_Work to be completed_
Which lines in the listing below contain the word "requester"? Copy each one.

_Data shown_
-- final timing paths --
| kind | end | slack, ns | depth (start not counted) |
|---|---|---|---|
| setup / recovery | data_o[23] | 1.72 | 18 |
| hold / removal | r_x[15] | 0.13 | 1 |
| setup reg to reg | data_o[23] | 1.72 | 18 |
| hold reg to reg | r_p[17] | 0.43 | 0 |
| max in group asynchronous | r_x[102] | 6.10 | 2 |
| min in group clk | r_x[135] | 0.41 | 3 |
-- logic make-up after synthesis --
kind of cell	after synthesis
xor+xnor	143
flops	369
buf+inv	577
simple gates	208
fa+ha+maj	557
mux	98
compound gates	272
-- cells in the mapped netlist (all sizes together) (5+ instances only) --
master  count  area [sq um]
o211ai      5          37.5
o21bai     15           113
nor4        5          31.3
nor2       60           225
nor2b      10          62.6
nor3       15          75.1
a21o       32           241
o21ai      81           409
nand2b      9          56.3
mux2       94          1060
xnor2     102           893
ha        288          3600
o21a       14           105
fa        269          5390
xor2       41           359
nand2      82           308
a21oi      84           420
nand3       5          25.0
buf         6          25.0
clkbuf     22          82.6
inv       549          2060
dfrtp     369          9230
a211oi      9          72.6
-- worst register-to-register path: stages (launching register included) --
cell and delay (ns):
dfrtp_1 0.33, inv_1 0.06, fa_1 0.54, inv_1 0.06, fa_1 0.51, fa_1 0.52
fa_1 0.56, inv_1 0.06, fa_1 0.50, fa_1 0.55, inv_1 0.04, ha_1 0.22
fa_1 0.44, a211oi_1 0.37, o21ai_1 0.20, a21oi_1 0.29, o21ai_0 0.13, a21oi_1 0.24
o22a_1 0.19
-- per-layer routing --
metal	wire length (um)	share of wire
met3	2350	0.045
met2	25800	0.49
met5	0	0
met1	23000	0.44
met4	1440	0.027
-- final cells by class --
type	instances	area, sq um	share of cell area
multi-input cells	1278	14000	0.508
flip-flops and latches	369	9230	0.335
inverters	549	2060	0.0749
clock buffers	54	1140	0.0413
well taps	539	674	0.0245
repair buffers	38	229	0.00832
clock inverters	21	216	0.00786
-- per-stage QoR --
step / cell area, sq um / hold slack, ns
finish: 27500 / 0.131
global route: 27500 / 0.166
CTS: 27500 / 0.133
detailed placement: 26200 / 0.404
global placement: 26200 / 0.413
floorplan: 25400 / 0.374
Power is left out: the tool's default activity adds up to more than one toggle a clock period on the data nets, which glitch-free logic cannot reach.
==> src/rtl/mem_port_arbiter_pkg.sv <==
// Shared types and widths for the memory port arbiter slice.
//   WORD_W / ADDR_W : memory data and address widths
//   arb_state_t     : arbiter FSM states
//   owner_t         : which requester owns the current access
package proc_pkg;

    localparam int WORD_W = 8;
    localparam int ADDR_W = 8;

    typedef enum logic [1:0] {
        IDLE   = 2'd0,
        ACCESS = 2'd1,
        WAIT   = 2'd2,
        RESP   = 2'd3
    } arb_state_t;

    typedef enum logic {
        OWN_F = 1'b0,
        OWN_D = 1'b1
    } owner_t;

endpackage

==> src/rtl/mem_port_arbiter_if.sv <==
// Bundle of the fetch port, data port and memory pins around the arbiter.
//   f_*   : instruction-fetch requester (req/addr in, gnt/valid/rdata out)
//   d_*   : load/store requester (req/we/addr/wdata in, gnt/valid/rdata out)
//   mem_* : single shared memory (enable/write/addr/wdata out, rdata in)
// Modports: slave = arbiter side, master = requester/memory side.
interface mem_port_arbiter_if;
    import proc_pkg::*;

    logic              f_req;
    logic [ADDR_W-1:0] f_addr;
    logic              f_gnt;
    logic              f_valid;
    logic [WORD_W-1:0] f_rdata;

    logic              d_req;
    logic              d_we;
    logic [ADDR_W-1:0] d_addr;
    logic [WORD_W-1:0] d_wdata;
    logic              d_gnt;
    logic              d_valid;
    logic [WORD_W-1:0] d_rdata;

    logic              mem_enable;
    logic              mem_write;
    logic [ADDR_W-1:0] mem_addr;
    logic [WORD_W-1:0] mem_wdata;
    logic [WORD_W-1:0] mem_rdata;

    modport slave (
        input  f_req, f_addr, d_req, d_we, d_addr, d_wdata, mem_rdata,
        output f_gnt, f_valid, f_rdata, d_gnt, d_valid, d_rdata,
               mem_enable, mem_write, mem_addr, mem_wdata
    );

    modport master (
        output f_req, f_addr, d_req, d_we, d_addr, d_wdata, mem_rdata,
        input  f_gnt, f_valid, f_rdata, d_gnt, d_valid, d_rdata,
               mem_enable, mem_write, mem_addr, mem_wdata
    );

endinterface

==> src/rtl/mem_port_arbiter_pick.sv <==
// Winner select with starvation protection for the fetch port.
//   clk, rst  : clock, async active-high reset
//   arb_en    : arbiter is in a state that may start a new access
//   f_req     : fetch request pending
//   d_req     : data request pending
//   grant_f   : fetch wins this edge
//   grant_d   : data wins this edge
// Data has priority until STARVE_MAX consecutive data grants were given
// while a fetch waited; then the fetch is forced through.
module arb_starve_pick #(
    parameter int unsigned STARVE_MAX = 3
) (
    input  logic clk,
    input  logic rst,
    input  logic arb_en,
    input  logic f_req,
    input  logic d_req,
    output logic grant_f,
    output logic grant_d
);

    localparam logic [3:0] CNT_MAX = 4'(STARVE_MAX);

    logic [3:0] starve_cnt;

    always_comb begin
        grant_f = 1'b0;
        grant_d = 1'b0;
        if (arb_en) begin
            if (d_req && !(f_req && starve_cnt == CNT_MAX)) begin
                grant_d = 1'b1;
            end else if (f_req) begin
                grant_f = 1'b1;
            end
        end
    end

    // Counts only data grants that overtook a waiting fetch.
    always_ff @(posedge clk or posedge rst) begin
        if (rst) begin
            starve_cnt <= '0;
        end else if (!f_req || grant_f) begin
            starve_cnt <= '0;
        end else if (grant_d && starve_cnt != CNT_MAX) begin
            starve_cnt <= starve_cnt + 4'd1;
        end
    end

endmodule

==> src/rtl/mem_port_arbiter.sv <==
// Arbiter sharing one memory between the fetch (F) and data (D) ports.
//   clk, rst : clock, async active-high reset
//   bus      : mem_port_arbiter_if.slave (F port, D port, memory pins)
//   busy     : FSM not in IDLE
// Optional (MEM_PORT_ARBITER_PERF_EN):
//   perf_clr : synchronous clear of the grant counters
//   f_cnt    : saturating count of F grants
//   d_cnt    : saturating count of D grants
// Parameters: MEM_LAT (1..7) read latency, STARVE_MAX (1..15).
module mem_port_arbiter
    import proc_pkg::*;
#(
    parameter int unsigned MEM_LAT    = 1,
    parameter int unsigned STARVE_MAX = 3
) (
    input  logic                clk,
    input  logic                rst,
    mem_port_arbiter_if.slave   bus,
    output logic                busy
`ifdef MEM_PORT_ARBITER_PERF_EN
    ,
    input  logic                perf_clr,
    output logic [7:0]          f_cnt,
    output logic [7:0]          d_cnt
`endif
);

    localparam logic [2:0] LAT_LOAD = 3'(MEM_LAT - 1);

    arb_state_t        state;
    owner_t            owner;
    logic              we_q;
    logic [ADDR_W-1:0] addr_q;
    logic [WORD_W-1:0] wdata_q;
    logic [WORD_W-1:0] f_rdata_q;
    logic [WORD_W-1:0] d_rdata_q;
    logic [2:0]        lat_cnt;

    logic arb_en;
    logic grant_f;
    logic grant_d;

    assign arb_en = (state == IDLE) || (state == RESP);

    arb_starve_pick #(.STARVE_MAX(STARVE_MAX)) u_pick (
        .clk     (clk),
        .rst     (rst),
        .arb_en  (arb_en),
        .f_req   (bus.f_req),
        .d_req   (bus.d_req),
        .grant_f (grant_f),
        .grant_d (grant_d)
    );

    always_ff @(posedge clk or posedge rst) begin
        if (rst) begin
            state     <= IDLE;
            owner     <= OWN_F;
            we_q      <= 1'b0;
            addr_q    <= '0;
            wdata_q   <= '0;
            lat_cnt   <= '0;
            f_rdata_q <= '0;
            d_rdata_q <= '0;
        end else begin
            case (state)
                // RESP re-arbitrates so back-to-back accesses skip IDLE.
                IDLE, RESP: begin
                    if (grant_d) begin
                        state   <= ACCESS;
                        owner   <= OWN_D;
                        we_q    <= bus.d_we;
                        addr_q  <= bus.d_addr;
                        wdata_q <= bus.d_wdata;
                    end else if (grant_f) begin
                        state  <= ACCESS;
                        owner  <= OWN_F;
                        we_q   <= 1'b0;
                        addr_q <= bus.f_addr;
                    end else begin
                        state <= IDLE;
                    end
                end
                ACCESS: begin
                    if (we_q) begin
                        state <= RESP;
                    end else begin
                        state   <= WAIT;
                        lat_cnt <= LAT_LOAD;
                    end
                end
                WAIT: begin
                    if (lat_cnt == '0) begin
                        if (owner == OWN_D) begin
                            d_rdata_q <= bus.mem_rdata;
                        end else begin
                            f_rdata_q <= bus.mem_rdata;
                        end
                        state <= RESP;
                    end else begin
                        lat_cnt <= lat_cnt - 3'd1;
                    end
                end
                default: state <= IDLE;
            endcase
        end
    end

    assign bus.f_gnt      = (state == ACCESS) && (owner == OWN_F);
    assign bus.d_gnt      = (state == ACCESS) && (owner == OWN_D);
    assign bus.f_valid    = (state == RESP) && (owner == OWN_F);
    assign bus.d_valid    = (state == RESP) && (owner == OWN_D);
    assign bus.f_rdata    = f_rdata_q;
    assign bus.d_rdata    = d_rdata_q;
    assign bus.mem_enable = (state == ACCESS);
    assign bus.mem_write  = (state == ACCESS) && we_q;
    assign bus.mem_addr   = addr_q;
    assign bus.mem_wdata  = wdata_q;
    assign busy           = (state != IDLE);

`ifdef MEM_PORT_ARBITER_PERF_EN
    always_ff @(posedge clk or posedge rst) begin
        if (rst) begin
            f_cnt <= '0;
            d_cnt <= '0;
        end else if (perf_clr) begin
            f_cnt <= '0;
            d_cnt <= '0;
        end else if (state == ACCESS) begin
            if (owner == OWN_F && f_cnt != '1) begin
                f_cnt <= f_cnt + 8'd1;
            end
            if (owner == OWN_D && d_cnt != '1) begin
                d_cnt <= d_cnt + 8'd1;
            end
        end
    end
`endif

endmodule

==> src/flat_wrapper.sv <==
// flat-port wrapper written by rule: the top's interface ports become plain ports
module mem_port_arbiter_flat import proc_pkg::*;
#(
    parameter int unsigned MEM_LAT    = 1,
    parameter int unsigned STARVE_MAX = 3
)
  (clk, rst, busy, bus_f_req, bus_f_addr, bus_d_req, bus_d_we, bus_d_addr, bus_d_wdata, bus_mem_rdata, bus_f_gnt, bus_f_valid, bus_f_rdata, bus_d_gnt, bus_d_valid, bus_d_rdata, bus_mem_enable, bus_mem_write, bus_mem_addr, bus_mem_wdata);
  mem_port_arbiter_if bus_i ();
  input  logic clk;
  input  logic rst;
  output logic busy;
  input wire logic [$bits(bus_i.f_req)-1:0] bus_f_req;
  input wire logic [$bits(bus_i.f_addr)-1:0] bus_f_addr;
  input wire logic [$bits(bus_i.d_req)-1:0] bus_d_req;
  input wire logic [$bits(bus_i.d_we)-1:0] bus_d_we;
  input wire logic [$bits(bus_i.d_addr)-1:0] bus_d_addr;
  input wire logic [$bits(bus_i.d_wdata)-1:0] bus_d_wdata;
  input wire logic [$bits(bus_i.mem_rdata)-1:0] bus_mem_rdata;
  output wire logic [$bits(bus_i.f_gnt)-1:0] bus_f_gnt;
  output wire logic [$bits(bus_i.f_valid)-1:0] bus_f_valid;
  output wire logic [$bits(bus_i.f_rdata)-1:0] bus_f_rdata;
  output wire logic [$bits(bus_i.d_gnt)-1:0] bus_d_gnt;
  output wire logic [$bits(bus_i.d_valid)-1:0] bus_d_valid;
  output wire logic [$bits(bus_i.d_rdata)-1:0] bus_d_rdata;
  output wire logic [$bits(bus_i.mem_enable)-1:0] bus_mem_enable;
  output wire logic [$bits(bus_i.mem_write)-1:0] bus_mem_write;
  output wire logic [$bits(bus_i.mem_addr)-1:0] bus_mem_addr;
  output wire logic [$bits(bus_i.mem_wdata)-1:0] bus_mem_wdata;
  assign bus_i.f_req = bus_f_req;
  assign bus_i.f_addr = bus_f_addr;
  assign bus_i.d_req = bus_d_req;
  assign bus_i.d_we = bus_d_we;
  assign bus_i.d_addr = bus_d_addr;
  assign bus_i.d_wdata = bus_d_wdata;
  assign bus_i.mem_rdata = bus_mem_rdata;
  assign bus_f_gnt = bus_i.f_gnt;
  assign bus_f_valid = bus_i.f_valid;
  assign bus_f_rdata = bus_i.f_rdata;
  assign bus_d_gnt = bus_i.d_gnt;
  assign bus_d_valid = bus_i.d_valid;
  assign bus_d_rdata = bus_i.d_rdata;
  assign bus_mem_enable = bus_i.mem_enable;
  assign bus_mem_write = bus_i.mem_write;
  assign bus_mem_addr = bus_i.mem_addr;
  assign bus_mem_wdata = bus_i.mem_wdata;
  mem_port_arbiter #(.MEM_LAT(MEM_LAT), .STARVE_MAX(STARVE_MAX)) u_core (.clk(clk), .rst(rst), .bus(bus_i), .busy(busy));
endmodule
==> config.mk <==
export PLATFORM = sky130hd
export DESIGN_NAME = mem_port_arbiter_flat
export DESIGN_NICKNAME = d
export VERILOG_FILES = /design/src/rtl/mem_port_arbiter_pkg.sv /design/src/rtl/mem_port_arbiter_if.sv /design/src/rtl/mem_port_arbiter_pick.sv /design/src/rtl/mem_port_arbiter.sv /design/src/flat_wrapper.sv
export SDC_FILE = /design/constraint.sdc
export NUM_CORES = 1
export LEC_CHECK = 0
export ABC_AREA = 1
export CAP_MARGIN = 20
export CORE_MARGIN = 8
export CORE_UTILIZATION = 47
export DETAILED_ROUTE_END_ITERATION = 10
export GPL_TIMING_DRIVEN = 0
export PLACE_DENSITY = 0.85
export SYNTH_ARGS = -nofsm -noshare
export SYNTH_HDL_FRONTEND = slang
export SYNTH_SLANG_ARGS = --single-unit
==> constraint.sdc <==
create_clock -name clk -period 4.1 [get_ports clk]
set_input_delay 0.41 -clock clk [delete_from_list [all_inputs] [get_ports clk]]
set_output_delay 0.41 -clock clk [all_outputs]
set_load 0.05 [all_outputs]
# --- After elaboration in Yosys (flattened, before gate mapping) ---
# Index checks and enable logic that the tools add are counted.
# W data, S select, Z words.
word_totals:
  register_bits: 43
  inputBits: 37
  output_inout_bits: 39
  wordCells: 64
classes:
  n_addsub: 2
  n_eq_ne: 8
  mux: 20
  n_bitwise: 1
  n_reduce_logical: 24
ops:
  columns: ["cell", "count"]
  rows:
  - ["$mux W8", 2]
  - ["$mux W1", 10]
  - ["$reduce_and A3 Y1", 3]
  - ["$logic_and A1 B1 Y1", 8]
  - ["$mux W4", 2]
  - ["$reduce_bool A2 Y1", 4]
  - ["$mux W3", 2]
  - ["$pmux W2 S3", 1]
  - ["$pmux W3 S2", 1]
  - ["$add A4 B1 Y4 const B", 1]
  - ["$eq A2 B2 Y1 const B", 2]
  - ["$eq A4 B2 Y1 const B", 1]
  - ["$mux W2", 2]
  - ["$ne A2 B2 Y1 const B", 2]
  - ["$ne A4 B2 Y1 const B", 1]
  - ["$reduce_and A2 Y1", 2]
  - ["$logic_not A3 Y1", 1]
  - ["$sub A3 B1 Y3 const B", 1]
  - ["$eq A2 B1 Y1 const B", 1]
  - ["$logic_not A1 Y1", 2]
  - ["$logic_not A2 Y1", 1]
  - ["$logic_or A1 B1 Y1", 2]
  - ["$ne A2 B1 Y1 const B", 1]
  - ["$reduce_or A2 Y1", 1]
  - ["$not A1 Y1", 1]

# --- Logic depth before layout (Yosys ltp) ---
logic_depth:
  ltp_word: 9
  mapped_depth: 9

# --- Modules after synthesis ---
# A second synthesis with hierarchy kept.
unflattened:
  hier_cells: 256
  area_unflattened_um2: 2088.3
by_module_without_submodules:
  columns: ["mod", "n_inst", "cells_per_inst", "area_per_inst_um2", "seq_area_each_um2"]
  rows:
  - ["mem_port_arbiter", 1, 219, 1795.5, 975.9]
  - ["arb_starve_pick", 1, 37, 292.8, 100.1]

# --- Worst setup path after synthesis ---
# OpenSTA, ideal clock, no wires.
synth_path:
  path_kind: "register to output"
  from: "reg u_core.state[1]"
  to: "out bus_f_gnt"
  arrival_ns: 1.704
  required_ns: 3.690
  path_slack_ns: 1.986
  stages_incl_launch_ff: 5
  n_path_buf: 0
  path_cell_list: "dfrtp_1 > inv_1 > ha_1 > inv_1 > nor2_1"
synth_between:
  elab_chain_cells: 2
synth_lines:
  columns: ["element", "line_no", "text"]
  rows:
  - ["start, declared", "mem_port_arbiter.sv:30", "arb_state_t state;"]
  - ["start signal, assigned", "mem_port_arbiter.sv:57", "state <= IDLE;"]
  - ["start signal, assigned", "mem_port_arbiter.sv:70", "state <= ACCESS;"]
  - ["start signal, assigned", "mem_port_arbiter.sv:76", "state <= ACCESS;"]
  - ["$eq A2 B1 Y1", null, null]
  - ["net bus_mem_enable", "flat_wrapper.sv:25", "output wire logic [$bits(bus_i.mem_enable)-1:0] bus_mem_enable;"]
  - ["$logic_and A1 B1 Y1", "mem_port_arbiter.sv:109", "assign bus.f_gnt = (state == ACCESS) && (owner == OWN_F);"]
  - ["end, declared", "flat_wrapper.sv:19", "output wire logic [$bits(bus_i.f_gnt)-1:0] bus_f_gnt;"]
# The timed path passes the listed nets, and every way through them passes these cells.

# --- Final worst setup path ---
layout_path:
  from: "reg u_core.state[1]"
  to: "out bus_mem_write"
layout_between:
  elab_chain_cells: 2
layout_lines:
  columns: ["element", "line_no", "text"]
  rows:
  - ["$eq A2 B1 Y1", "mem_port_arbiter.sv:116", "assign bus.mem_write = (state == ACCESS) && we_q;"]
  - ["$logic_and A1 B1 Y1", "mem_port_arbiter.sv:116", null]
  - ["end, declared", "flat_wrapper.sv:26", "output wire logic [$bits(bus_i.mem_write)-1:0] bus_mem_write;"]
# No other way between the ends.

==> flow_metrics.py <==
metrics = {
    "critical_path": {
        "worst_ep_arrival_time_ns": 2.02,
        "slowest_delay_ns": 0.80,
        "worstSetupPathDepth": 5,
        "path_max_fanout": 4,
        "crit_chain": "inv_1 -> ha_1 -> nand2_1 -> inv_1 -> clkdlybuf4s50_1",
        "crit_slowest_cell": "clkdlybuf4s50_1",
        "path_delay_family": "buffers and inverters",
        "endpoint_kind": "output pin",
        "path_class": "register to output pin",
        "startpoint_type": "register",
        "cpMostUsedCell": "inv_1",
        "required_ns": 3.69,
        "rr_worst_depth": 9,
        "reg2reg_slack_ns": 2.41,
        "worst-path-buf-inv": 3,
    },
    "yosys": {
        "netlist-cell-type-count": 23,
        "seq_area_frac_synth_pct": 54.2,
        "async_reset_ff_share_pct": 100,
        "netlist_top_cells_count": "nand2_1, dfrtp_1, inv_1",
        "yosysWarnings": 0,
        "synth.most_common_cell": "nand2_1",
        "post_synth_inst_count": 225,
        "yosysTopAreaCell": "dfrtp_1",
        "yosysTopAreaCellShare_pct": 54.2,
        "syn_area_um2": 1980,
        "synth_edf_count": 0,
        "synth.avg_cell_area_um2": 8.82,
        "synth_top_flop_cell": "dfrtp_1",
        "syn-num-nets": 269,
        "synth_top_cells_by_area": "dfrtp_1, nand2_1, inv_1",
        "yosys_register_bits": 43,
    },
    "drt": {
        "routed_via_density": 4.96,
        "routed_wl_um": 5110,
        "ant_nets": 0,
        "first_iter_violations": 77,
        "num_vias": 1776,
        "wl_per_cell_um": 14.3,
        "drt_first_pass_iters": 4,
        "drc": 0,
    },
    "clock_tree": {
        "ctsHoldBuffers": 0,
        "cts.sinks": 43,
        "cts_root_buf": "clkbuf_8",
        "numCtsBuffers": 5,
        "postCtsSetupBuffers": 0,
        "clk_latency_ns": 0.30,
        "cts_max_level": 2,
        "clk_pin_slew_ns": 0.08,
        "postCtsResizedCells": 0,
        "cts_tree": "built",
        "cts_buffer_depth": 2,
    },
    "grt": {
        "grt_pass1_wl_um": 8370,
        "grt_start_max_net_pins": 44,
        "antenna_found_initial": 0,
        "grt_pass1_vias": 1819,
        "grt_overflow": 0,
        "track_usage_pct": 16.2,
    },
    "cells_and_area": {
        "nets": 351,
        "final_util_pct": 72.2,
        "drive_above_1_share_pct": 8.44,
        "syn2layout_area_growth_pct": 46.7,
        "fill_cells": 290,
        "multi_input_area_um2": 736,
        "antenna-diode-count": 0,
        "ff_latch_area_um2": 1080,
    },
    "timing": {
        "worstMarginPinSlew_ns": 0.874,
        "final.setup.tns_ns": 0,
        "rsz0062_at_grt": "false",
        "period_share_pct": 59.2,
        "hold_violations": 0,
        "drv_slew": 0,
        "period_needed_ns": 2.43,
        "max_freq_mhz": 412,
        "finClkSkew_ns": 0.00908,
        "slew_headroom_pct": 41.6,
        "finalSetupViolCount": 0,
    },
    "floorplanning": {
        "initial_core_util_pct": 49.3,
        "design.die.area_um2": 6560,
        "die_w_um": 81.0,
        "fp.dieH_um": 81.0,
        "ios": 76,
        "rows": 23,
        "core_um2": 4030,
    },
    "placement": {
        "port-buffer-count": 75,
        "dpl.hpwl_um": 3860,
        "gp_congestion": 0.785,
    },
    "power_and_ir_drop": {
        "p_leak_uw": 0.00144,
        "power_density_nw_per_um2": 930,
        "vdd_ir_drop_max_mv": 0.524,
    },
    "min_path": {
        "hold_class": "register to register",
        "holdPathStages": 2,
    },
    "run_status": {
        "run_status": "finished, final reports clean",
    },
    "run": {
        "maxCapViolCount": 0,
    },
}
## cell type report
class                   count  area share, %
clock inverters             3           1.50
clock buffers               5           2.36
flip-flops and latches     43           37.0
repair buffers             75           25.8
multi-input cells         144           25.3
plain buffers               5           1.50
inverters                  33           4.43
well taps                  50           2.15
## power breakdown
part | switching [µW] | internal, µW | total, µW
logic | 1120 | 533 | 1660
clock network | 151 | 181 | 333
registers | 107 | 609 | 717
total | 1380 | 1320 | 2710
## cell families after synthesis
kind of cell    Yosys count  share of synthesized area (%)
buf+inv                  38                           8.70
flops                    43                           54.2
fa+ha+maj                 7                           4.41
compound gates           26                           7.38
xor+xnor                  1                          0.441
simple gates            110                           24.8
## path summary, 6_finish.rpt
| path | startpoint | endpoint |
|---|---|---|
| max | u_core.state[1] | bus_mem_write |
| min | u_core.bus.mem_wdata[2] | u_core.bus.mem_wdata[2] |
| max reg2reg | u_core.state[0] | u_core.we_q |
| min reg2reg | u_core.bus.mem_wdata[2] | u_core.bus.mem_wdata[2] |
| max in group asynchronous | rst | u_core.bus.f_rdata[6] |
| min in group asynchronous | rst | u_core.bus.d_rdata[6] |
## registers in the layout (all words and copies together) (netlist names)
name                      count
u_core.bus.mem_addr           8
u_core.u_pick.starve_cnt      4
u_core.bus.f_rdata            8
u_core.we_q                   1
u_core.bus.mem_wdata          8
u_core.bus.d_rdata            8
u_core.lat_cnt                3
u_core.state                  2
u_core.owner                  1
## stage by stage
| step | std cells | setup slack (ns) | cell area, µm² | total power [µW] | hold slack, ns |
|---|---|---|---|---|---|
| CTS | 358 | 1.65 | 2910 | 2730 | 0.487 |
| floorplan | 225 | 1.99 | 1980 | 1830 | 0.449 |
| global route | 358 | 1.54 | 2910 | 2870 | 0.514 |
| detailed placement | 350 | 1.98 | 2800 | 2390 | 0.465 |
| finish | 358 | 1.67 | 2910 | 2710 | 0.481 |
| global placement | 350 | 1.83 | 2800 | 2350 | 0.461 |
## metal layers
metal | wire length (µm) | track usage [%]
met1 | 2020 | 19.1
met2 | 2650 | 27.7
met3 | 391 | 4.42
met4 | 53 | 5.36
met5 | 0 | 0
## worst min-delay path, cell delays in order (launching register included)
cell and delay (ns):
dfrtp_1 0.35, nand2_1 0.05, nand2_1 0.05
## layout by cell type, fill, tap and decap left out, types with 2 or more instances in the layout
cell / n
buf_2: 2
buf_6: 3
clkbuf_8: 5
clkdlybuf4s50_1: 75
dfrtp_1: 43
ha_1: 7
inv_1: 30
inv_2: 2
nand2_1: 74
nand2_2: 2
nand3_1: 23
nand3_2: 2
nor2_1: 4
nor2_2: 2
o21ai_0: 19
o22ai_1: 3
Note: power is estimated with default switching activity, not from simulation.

_Your solution_
//   owner_t         : which requester owns the current access
//   f_*   : instruction-fetch requester (req/addr in, gnt/valid/rdata out)
//   d_*   : load/store requester (req/we/addr/wdata in, gnt/valid/rdata out)
// Modports: slave = arbiter side, master = requester/memory side.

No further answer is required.